More Criticism of Wartime Contracts
Public criticism continued and in October 1942 the Minister of Public Works, Mr Armstrong, reminded the House of Representatives of some of the underlying difficulties:1
‘There is no doubt in my mind, nor in the minds of my officers, that the tender system would have failed completely to meet the tremendous defence programme of the past few months, and, moreover, costs would certainly have soared. Members will recollect the serious competition for labour between building firms and the manner in which labour rates were being increased and increased, to obtain that labour. The necessity for organisation and control of materials due to our limited resources also rendered the tender system inapplicable.’
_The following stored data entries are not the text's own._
## config.mk

```make
export PLATFORM = sky130hd
export DESIGN_NAME = key_port_flat
export DESIGN_NICKNAME = d
export VERILOG_FILES = /design/src/rtl/key_port_if.sv /design/src/rtl/key_port.sv /design/src/flat_wrapper.sv
export SDC_FILE = /design/constraint.sdc
export NUM_CORES = 1
export LEC_CHECK = 0
export BUFFER_PORTS_ARGS = -buffer_cell sky130_fd_sc_hd__buf_2
export CAP_MARGIN = 20
export CORE_MARGIN = 1.5
export CORE_UTILIZATION = 57
export DETAILED_ROUTE_END_ITERATION = 8
export HOLD_SLACK_MARGIN = 0.02
export PLACE_DENSITY_LB_ADDON = 0.12
export REMOVE_ABC_BUFFERS = 1
export SLEW_MARGIN = 20
export SYNTH_ARGS = -nofsm -noshare
export SYNTH_HDL_FRONTEND = slang
export SYNTH_SLANG_ARGS = --single-unit
```

## constraint.sdc

```tcl
create_clock -name CLK -period 1.9 [get_ports CLK]
set_input_delay 0.19 -clock CLK [delete_from_list [all_inputs] [get_ports CLK]]
set_output_delay 0.19 -clock CLK [all_outputs]
set_load 0.02 [all_outputs]
```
By this time a further difficulty had emerged. For many types of work, the profits earned under the master schedule system had turned out to be very much in excess of what had been in mind when the master schedule was first worked out. The Minister of Public Works went on to inform the House of adjustments in the schedule rates. He said:
‘The master schedule rates constituted a basis upon which payments would be made to the various firms to which jobs had been allotted. It became evident long before final payments were made to these firms that the basis was too high for certain grades of work, though fairly right for others, in which a higher standard of workmanship was demanded. Accordingly, I arranged with officers of my Department to take the requisite steps to have the whole position fully investigated, and, as a result of this investigation and various conferences arising from it between the Commissioner of Defence Construction, quantity surveyors,
the master builders’ associations, and the Public Works Department, an agreement has been reached with the master builders’ associations whereby works generally are graded into four groups, namely, (1) For works of a permanent nature but requiring a superior finish—for example, hospitals—for which master-schedule rates with certain approved additions will apply. (2) For works of a permanent nature, in which case the master-schedule rates in full will apply. (3) For works requiring a moderately lesser standard of construction, in which case master-schedule rates less 7 ½ per cent on the labour-content will apply. (4) For works of a temporary nature, wherein a still lower standard of construction is required, in which case the master-schedule rates less 15 per cent on the labour-content will apply. It should be realised that there are two aspects of the master schedule—rates for materials, and rates for labour. The materials rates are fixed on ruling prices, and would be the same were the tender system being used. It is the labour rates in the schedule which affect comparative costs, and it is on this section that the schedule is adjusted….
‘Over and above this arrangement, which is as near perfect as it can be made arbitrarily, there is a final check on the cost of the works after they have been completed, the purpose of which is to see that the various firms concerned do not realize more than 5 per cent profit and 2 ½ per cent overhead on the cost of the work.’
This last statement is particularly interesting in view of later revelations about profits earned on some of the wartime contracts.1
The Controller and Auditor-General, in his report for the year ending 31 March 1943, again focused attention on weaknesses in contracts for war work. Speaking of building contracts he said:2
‘Much the greater part of building constructional works for defence purposes is now being effected on the “master-schedule” basis introduced into this sphere of activities by the Commissioner of Defence Construction, as referred to in my last year's report. Competitive quotations are not obtained, but contracts are arranged upon schedules of quantities priced according to schedules agreed upon by the Commissioner of Defence Construction and the master builders’ associations. Each schedule sets out the unit rates for labour and material in the area or district to which it relates, and includes full allowances for workshop expenses and profit in the case of materials such as joinery, plumbers’ requisites, electrical, metal, and similar supplies,
whether produced on the contractor's own premises or furnished by a subcontractor. It was intended that schedules of quantities to be used should be prepared by quantity surveyors, but owing to a shortage of qualified men it has not always been practicable to carry out the intention. The contractor is allowed to add to the schedule a list of any adjustments which he wishes to claim as arising from any special circumstances, and if these are accepted the schedule is adjusted accordingly, and the contract price is settled by adding 5 per cent for the contractor's profit, and a further 2 ½ per cent of the total to cover his overhead expenses.’
Referring to the profit rates being earned in building contracts, the Controller and Auditor-General went on to say:
‘Investigation by the Public Works Department indicated that the original schedules gave contractors an unduly high rate of profit on certain types of buildings, and a reduction in rates was effected in September last. It is desirable that tests of the fairness of schedule prices should be made from time to time by reference to the actual profits earned by contractors as shown by their own records, and the contracts provide for such reference if it is desired. Representations were accordingly made to the Commissioner and the Public Works Department and these authorities have agreed that examination of the contractors’ records will be made forthwith.’
Once more there was recognition of the need for early steps to review contracts, but, in the event, there was to be very little effective action.